━━━━━ Provided records ━━━━━
===== src/rtl/seq_match_ctrl.sv =====
// Word-to-bit-serial controller for a 4-bit overlapping pattern matcher.
// Bit history carries across words unless cleared while idle.
module seq_match_ctrl #(
    parameter int DATA_W = 8,
    parameter int CNT_W  = 4
) (
    input  logic              clk,
    input  logic              rst_,
    input  logic              in_valid,
    output logic              in_ready,
    input  logic [DATA_W-1:0] in_data,
    input  logic [3:0]        pattern,
    input  logic [2:0]        pat_len,
    input  logic              clear_hist,
    output logic              busy,
    output logic              match,
    output logic              done,
    output logic [CNT_W-1:0]  match_count
);

    localparam int IDX_W = (DATA_W > 1) ? $clog2(DATA_W) : 1;
    localparam logic [1:0] IDLE  = 2'd0;
    localparam logic [1:0] SHIFT = 2'd1;
    localparam logic [1:0] DONE  = 2'd2;
    localparam logic [CNT_W-1:0] CNT_MAX = '1;
    localparam logic [IDX_W-1:0] IDX_TOP = IDX_W'(DATA_W - 1);

    logic [1:0]        state;
    logic [DATA_W-1:0] word;
    logic [3:0]        pat_q;
    logic [2:0]        len_q;
    logic [IDX_W-1:0]  idx;
    logic [3:0]        hist;
    logic [2:0]        hcnt;

    logic [3:0] hist_next;
    logic [3:0] mask;
    logic [2:0] hcnt_next;
    logic [2:0] len_eff;
    logic       hit;

    // Match is judged on the history as it will look after this cycle's shift.
    always_comb begin
        len_eff   = (pat_len > 3'd4) ? 3'd4 : pat_len;
        hist_next = {hist[2:0], word[idx]};
        hcnt_next = (hcnt >= 3'd4) ? 3'd4 : hcnt + 3'd1;
        case (len_q)
            3'd1:    mask = 4'b0001;
            3'd2:    mask = 4'b0011;
            3'd3:    mask = 4'b0111;
            3'd4:    mask = 4'b1111;
            default: mask = 4'b0000;
        endcase
        hit = (state == SHIFT) && (len_q != 3'd0) && (hcnt_next >= len_q)
              && (((hist_next ^ pat_q) & mask) == 4'b0000);
    end

    always_ff @(posedge clk or negedge rst_) begin
        if (!rst_) begin
            state       <= IDLE;
            word        <= '0;
            pat_q       <= 4'b0000;
            len_q       <= 3'd0;
            idx         <= '0;
            hist        <= 4'b0000;
            hcnt        <= 3'd0;
            match       <= 1'b0;
            match_count <= '0;
        end else begin
            match <= 1'b0;
            case (state)
                IDLE: begin
                    // Clear first so a coinciding accept starts from empty history.
                    if (clear_hist) begin
                        hist <= 4'b0000;
                        hcnt <= 3'd0;
                    end
                    if (in_valid) begin
                        word        <= in_data;
                        pat_q       <= pattern;
                        len_q       <= len_eff;
                        match_count <= '0;
                        idx         <= IDX_TOP;
                        state       <= SHIFT;
                    end
                end
                SHIFT: begin
                    hist <= hist_next;
                    hcnt <= hcnt_next;
                    if (hit) begin
                        match <= 1'b1;
                        if (match_count != CNT_MAX)
                            match_count <= match_count + 1'b1;
                    end
                    if (idx == '0)
                        state <= DONE;
                    else
                        idx <= idx - 1'b1;
                end
                DONE:    state <= IDLE;
                default: state <= IDLE;
            endcase
        end
    end

    assign in_ready = (state == IDLE);
    assign busy     = (state == SHIFT) || (state == DONE);
    assign done     = (state == DONE);

endmodule


===== config.mk =====
export PLATFORM = sky130hd
export DESIGN_NAME = seq_match_ctrl
export DESIGN_NICKNAME = d
export VERILOG_FILES = /design/src/rtl/seq_match_ctrl.sv
export SDC_FILE = /design/constraint.sdc
export NUM_CORES = 1
export LEC_CHECK = 0
export BUFFER_PORTS_ARGS = -buffer_cell sky130_fd_sc_hd__clkbuf_2
export CORE_MARGIN = 2
export CORE_UTILIZATION = 55
export CTS_CLUSTER_DIAMETER = 100
export CTS_CLUSTER_SIZE = 24
export DETAILED_ROUTE_END_ITERATION = 8
export PLACE_DENSITY = 0.78
export SLEW_MARGIN = 30
export SYNTH_ARGS = -nofsm -noshare
export SYNTH_HDL_FRONTEND = slang
export SYNTH_SLANG_ARGS = --single-unit

===== constraint.sdc =====
create_clock -name clk -period 2.7 [get_ports clk]
set_input_delay 0.54 -clock clk [delete_from_list [all_inputs] [get_ports clk]]
set_output_delay 0.54 -clock clk [all_outputs]
set_load 0.005 [all_outputs]

==> flow_summary_export.csv, run 1 <==
group,metric,value,unit
run_status,status,"finished, final reports clean",
synth,synth_area_leader_cell,"dfrtp_1",
clock_tree,cts.sink_count,31,
floorplanning,core-area,2980,µm²
synth,synthDominantCellAreaShare,46.2,%
routing,avgViaCountPerCell,5.86,
sta,post-route-min-period,2.42,ns
clock_tree,cts_max_level,2,
sta,worst_slew_pin_slew,0.759,ns
worst_setup_path,crit-reg2reg-capture,"match_count[1]",
synth,mappedNetlistNets,185,
routing,num_vias,1290,
clock_tree,clkLatencyLatePin,0.33,ns
floorplanning,dieArea,3510,µm²
sta,finalClockSkew,0.0118,ns
synth,synth.yosys.seq_area_share,46.2,%
synth,synthCells,155,
worst_setup_path,path_class,"reg2reg",
clock_tree,cts.root.buffer_cell,"clkbuf_4",
hold_path,hp_class,"in2async",
placed_design,port-buffer-count,26,
synth,ys_seq_elements,31,
grt,global_route.overflow_total,0,
final_layout,antenna_cells,0,
routing,wl_per_cell,14.7,µm
clock_tree,cts.clk_slew.worst_paths,0.10,ns
worst_setup_path,rr_worst_depth,9,
routing,dr.pass1.iters,4,
sta,finalMaxSlewViolations,0,
worst_setup_path,worstReg2RegStart,"hcnt[0]",
floorplanning,placementRows,20,
clock_tree,cts_buffers,5,
final_layout,layout-area-overhead-vs-synth,14.3,%
worst_setup_path,critical_path_arrival,2.65,ns
sta,maxSlewHeadroom,49.4,%
sta,achievable-frequency,0.414,GHz
routing,drc,0,
clock_tree,maximum_count_of_clock_buffers_along_a_single_path,2,
routing,final_antenna_net_count,0,
final_layout,num-nets-final,216,
floorplanning,die_ht,59.3,µm
placed_design,place.detailed.instances,212,
synth,unique_cell_type_count_in_the_yosys_netlist,37,
worst_setup_path,cp_endpoint_kind,"register",
synth,ys_warn_count,0,
sta,timing.final.crit_share,89.6,%
synth,syn_area,1680,µm²
floorplanning,floorplan_die_width,59.3,µm
run,max_cap_viol_count,0,
synth,synth_area_per_cell,10.8,µm²
clock_tree,cts-hold-fix-buffers,0,
grt,grt.total_usage,21.8,%
power,power_density,1030,nW/µm²
placed_design,detailed_place_hpwl,2260,µm
sta,setup_total_negative_slack,0,ns
routing,wl,3230,µm
grt,grt_antenna_before_repair,0,
worst_setup_path,critPathRequiredTime,2.93,ns
sta,finalSetupViolCount,0,
clock_tree,cts_resized,0,
clock_tree,postCtsSetupBuffers,0,
power,worst_ir_drop_vdd,0.550,mV
routing,drt-initial-drc-count,62,
worst_setup_path,critPathLaunchType,"register",
floorplanning,ioPinCount,27,
grt,first_pass_grt_wire_length,5660,µm
grt,via_count_of_the_first_global_routing_pass,1325,
final_layout,layout-drive-gt1-share,29.9,%
worst_setup_path,rrSetupSlack,0.28,ns
grt,grt_start_max_net_pins,32,
final_layout,final_cell_count_without_fillers,220,
sta,setup_repair_after_global_routing_missed_its_margin,"false",
synth,top_post_synthesis_cells_by_area,"dfrtp_1 (46%), mux2_2 (9.4%), ha_1 (8.2%)",
sta,timing_hold_violations_final,0,
floorplanning,initial_core_util,56.4,%
clock_tree,clock_tree_from_tritoncts,"built",
worst_setup_path,maximum_fanout_count_along_the_critical_path,8,
placed_design,place_congestion,0.752,
power,power.leakage,0.930,nW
━━━━━
* Task goal
Given the records above, return exactly the lines starting at the line containing "floorplanning,core-area,2980,µm²" and ending at the line containing "floorplanning,die_ht,59.3,µm", including both.

* Response area
floorplanning,core-area,2980,µm²
synth,synthDominantCellAreaShare,46.2,%
routing,avgViaCountPerCell,5.86,
sta,post-route-min-period,2.42,ns
clock_tree,cts_max_level,2,
sta,worst_slew_pin_slew,0.759,ns
worst_setup_path,crit-reg2reg-capture,"match_count[1]",
synth,mappedNetlistNets,185,
routing,num_vias,1290,
clock_tree,clkLatencyLatePin,0.33,ns
floorplanning,dieArea,3510,µm²
sta,finalClockSkew,0.0118,ns
synth,synth.yosys.seq_area_share,46.2,%
synth,synthCells,155,
worst_setup_path,path_class,"reg2reg",
clock_tree,cts.root.buffer_cell,"clkbuf_4",
hold_path,hp_class,"in2async",
placed_design,port-buffer-count,26,
synth,ys_seq_elements,31,
grt,global_route.overflow_total,0,
final_layout,antenna_cells,0,
routing,wl_per_cell,14.7,µm
clock_tree,cts.clk_slew.worst_paths,0.10,ns
worst_setup_path,rr_worst_depth,9,
routing,dr.pass1.iters,4,
sta,finalMaxSlewViolations,0,
worst_setup_path,worstReg2RegStart,"hcnt[0]",
floorplanning,placementRows,20,
clock_tree,cts_buffers,5,
final_layout,layout-area-overhead-vs-synth,14.3,%
worst_setup_path,critical_path_arrival,2.65,ns
sta,maxSlewHeadroom,49.4,%
sta,achievable-frequency,0.414,GHz
routing,drc,0,
clock_tree,maximum_count_of_clock_buffers_along_a_single_path,2,
routing,final_antenna_net_count,0,
final_layout,num-nets-final,216,
floorplanning,die_ht,59.3,µm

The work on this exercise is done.